What you will do: Give the number of lines in the entries below that contain "lowest". Write nothing besides it.

Provided data:
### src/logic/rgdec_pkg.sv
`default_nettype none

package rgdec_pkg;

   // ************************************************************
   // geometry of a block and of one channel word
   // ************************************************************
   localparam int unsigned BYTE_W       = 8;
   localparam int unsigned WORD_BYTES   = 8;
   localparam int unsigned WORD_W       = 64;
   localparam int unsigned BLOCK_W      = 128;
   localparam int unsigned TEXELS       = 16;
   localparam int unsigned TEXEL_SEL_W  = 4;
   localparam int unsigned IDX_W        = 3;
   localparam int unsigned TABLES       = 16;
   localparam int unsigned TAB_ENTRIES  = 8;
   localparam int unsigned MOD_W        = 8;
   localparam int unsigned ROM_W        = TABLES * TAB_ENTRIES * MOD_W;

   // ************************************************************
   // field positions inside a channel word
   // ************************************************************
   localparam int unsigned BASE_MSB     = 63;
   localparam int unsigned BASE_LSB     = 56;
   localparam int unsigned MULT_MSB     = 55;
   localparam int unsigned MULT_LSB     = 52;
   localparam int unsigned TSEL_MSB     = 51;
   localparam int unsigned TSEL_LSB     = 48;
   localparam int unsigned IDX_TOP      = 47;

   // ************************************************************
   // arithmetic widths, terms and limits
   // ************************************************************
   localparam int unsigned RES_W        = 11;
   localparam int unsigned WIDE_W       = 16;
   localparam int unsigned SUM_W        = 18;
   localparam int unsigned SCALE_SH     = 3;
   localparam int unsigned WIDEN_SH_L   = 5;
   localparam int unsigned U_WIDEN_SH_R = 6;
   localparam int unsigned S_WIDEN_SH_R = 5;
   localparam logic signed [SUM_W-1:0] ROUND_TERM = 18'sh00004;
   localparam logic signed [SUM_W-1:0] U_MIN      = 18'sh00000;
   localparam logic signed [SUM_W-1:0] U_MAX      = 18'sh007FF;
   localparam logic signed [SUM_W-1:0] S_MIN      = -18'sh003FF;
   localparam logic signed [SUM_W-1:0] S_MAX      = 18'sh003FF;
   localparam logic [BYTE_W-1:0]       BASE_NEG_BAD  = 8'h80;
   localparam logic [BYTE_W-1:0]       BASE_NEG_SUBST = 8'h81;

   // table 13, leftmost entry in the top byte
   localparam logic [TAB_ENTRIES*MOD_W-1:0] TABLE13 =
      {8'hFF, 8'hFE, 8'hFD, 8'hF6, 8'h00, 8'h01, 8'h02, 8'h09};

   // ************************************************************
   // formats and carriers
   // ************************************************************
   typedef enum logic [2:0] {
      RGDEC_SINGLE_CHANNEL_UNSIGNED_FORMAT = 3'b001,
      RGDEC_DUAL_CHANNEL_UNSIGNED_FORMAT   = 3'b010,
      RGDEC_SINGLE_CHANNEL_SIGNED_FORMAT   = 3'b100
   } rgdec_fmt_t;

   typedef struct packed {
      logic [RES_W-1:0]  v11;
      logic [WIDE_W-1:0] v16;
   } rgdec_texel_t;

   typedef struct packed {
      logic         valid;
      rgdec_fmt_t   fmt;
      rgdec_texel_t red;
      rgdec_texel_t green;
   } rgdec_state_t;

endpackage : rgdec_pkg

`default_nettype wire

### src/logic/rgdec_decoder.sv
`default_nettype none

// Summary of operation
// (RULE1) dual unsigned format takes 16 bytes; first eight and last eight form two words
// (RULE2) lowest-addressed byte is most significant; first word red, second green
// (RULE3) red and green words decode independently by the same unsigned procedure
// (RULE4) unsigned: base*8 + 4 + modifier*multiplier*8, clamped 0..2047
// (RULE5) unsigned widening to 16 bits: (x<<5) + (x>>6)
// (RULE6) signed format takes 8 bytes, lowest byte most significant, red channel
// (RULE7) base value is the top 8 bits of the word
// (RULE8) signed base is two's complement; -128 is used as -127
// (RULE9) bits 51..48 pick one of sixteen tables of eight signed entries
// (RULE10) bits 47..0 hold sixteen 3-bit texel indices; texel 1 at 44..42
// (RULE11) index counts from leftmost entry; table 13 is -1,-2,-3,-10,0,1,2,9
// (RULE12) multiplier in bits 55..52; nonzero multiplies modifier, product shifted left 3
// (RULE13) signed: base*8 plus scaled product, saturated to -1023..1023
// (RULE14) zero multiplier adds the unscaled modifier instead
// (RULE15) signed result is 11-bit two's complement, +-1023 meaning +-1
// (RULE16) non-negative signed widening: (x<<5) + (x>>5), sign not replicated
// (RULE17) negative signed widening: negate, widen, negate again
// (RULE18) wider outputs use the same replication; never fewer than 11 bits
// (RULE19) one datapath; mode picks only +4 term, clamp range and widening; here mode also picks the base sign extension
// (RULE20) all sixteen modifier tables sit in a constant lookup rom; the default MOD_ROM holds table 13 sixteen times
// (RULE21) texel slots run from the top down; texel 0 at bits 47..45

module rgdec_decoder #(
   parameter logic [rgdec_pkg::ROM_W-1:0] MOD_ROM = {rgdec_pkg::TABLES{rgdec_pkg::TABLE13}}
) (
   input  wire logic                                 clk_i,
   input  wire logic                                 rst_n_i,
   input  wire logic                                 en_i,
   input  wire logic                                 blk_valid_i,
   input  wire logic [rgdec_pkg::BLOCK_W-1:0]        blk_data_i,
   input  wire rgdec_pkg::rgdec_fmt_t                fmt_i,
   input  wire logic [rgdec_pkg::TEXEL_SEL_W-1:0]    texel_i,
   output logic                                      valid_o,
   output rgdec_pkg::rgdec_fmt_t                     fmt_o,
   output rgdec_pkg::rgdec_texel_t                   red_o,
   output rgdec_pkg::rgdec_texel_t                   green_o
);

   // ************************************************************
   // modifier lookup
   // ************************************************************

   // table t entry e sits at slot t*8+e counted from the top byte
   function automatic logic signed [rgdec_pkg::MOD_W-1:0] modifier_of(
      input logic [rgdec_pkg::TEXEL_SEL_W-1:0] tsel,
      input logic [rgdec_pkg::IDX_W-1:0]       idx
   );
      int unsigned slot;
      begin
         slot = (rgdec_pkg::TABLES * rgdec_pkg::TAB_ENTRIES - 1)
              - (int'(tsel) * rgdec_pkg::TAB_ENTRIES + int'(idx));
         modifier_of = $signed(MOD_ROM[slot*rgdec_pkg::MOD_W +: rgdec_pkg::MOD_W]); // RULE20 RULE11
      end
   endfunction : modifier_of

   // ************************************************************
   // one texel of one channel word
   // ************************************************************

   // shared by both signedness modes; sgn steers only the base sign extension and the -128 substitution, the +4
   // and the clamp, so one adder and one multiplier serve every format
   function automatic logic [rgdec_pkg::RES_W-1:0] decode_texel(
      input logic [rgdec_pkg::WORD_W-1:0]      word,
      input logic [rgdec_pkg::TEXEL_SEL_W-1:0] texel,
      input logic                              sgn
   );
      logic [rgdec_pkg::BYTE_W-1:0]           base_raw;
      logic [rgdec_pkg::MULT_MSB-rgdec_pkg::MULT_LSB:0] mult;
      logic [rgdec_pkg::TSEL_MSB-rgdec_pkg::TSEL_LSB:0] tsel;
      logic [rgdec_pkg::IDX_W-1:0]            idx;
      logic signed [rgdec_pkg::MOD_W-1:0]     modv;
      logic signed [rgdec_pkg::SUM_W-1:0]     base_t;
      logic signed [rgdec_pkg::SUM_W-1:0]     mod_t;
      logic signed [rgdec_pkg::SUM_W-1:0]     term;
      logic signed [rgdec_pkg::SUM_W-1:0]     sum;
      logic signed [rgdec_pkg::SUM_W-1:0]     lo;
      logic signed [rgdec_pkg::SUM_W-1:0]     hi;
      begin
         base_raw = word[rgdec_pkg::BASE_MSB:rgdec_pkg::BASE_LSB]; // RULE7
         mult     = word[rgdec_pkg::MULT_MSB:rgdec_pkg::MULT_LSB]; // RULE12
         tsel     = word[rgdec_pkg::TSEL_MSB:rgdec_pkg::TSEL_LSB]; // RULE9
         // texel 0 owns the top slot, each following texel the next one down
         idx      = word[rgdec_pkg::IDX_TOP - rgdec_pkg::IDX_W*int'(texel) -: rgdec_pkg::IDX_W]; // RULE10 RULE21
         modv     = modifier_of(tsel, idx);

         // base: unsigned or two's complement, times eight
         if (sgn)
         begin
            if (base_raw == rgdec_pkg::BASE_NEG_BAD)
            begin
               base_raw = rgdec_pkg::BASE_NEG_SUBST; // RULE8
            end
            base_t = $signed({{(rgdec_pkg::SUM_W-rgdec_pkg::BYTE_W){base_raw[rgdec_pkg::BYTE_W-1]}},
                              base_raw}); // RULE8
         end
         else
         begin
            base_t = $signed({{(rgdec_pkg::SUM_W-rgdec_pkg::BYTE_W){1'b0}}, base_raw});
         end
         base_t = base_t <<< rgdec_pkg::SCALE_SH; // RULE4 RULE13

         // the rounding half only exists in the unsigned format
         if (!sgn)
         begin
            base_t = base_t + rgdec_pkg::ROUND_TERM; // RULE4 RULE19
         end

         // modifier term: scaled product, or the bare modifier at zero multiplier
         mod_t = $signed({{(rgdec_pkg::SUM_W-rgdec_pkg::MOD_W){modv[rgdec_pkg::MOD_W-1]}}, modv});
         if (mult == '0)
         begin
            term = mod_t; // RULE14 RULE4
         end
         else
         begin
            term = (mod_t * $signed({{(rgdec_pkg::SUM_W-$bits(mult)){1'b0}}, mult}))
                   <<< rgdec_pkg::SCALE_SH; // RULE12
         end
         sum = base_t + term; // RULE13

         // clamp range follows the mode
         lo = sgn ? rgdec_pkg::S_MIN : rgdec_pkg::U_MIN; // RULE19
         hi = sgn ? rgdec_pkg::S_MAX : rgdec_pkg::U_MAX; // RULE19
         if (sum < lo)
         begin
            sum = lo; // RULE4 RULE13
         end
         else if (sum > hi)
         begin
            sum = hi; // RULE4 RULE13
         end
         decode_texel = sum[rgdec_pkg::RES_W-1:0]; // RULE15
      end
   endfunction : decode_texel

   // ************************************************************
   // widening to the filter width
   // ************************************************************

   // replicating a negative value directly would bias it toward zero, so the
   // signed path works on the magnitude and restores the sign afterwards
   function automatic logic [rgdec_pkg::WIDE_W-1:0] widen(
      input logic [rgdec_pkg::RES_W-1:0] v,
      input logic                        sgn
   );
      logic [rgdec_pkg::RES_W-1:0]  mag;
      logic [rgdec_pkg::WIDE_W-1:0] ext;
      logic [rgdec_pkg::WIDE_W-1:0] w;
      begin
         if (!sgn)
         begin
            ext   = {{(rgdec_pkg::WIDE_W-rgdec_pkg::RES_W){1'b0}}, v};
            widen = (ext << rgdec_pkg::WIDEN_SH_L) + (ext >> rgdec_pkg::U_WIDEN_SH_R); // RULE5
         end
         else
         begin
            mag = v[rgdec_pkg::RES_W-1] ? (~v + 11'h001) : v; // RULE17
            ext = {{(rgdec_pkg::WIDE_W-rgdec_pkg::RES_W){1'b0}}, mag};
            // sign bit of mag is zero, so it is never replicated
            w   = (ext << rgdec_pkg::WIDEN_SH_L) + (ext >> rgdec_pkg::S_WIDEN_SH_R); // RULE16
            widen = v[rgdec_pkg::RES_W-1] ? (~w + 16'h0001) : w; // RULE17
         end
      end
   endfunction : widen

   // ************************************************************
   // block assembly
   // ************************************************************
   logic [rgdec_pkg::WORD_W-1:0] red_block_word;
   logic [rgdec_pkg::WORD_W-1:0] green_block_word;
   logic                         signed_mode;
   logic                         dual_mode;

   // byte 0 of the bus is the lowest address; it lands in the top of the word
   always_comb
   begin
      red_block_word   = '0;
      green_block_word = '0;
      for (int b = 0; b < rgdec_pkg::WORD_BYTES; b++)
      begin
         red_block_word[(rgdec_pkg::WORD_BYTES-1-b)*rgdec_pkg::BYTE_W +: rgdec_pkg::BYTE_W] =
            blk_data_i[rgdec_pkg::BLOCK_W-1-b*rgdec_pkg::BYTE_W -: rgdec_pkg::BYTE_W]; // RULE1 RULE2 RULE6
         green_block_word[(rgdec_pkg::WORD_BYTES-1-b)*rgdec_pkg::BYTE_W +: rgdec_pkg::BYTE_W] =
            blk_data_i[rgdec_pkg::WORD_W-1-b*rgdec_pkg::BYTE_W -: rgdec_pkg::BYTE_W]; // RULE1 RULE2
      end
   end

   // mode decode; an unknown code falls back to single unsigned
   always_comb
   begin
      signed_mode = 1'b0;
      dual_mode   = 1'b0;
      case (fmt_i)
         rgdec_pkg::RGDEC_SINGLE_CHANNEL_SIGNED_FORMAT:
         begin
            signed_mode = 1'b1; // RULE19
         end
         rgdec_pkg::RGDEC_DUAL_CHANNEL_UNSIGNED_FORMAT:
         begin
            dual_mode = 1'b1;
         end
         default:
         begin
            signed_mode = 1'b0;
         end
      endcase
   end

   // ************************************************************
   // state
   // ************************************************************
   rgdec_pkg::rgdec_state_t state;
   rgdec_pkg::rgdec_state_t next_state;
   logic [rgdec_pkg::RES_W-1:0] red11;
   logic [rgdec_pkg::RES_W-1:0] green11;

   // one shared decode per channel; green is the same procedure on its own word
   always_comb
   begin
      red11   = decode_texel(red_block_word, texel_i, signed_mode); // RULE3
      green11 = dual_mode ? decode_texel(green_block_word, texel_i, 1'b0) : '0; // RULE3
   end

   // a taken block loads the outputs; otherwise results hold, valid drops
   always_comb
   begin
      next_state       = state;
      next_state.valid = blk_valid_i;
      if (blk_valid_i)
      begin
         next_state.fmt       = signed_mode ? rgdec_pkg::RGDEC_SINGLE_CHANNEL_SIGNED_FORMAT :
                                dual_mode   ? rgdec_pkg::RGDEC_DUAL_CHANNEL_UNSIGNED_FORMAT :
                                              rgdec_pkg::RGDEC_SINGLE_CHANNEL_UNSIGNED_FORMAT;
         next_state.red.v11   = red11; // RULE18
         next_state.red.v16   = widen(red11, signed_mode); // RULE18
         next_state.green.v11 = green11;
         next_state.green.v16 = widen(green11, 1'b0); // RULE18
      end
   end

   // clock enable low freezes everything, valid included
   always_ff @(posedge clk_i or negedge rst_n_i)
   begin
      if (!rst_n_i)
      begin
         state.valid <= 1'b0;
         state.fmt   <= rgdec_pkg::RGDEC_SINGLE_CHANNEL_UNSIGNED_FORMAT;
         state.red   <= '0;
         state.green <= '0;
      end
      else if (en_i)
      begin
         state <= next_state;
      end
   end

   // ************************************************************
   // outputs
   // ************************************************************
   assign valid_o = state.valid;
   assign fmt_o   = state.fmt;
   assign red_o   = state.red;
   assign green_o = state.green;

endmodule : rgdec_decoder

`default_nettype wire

Answer to this problem: 3